例えば会話の細部などは,創作半分であってもおかしくはありませんが,(同書で)空戦前後の無線交信が普通に行われていたように記述されているのに対して,
「?氏の著書では無線は不調だった」
と,今は落ちてしまった?飛燕スレッドに記述があったようです.
こういった,ある程度客観的な判断のできる内容に関して,このスレの皆さんの見解はいかがでしょうか?
【回答】
小説家が,知人の飛燕乗りの手記を参考に書き上げた,事実を織り交ぜた架空戦記と見て良いのでは.
傑作戦記ではあるが,どうも事実とは言いがたい.
主人公の所属している独立飛行第103中隊は,一応実在の部隊なんだが,偵察機部隊で,しかも,昭和17年には改編されて別の名前になっている.
(改編後の名前はちょっと手元に資料がないが,どこかの司令部飛行隊だったかな)
会話に出てくる用語に搭乗員,搭乗割など,海軍の物が多いのも不自然.
他にも部隊の行動など,おかしな点が多く,フィクションと断言して構わないかと.
ニューギニアでキ61で戦われた人の証言では,やっぱ無線機はダメで,整備員のアドバイスが,
「空上がったら無線機蹴り飛ばして壊しちゃえ」
だったってよ(笑)
地上に降りたら
「なんで言う事を聞かなかったぁ!」
って部隊長に怒られるんだが,そこですかさず機付きの整備員が
「xx軍曹の機体の無線機は故障しておりました」
って申告するんだそうな.
まあ腹芸だな(笑)
それで整備員が怒られないぐらい,日本の無線機はダメだったって事だ.
なんか川崎の儀装が悪くて,キ61だけ特に悪かったなんて話も2chでは聞くが,その真偽は知らん.
大戦末期になると,日本軍の航空無線も多少は使える装備になるんだが,これは,戦場が本土上空になって,交換部品が普通に届くようになったことも大きい.
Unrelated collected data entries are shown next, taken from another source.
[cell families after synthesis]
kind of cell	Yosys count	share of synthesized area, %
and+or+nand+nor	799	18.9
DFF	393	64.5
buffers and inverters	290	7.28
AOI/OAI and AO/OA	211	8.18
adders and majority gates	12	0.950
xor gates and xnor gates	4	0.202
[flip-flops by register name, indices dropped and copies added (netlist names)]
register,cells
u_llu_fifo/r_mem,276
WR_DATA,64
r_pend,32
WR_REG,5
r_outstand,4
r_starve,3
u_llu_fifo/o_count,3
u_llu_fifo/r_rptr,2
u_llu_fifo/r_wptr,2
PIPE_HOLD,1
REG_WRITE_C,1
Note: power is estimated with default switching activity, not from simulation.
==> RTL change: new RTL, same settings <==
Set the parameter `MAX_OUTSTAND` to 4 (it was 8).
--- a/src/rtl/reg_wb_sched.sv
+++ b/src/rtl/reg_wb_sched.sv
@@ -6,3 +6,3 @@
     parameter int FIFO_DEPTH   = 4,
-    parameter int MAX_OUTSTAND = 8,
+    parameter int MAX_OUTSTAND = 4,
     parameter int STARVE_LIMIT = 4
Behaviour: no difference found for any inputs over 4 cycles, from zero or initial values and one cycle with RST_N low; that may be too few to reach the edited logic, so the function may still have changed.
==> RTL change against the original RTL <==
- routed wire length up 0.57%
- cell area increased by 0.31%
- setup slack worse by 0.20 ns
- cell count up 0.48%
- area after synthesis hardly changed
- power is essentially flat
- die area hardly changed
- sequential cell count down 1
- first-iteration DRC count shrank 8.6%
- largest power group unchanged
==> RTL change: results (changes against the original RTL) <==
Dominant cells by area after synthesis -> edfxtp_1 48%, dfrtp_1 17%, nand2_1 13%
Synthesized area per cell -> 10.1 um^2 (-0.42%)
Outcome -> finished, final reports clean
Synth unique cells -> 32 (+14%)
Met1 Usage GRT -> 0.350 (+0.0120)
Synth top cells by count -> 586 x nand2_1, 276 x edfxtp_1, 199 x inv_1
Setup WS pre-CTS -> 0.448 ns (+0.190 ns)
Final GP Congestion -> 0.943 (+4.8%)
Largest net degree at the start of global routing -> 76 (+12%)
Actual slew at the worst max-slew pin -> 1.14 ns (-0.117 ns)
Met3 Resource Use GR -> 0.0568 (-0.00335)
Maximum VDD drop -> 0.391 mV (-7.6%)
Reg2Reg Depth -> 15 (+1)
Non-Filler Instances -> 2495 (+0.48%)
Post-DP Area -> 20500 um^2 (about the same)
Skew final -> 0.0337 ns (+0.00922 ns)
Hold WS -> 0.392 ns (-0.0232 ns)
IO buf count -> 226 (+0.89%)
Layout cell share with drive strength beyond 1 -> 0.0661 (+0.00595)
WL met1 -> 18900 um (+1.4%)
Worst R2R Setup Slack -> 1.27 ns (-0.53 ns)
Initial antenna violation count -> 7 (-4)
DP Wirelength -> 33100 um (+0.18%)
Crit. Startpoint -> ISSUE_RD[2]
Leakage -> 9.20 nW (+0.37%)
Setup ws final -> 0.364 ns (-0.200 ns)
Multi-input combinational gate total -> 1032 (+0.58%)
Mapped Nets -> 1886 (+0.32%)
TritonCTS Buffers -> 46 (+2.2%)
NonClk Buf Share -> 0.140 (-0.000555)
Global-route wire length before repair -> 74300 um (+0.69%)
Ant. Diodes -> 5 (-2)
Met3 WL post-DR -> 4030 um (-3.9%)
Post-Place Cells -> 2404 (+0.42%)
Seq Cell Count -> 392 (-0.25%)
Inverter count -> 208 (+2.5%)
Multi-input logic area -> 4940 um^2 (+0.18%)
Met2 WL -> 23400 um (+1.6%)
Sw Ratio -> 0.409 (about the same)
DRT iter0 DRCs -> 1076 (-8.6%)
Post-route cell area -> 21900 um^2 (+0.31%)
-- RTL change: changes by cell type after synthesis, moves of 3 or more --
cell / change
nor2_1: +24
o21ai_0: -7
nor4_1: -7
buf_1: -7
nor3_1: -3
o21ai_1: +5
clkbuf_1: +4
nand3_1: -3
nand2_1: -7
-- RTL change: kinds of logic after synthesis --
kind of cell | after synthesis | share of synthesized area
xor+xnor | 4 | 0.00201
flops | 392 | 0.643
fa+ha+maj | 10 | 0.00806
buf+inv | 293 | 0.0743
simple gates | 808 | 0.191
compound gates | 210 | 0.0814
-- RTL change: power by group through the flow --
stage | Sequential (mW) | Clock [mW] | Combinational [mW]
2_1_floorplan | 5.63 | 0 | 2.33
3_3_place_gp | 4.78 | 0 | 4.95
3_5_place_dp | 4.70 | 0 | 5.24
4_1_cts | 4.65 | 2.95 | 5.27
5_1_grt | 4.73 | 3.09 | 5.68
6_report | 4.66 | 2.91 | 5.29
部品がいつ届くかわからず,高温多湿で消耗も早いニューギニアで,あのレベルの交信は無理だろう.
軍事板
青文字:加筆改修部分
【質問】
『秘めたる空戦』ってノンフィクションなのか,フィクションなのか…
部隊名はいろいろ戦後不味いから隠しているのはいいとして,三式戦闘機の無線があんなに聞こえるって話は聞いたことが無い.
本土で空対空でかろうじてって話だが.
【回答】
戦記小説の一つだよ.
豊田譲氏辺りになると実在人物と史実と脚色が混ざるので,どこまでが真実なのか判別に困るが,『秘めたる空戦』は200%仮想戦記と思っていいかと.
だって読んでて爽快で面白いじゃん.
同じニューギニアの飛燕物でも,「7%の運命」読んだら面白い所なんてないぞ(笑)
軍事板,2009/07/15(水)
青文字:加筆改修部分
▼ また,史実と照らして合わせてみると,独飛103中隊は一応実在するが,司偵部隊で,しかも,昭和17年の11月に改編されていて,作中の昭和18~20年には存在しない.
ニューギニア方面で行動していた,3式戦装備の独飛中隊は存在しない.
「搭乗員」(陸軍では「空中勤務者」),「搭乗割」(陸軍では「編組」)など,作中の用語に海軍のものが多い.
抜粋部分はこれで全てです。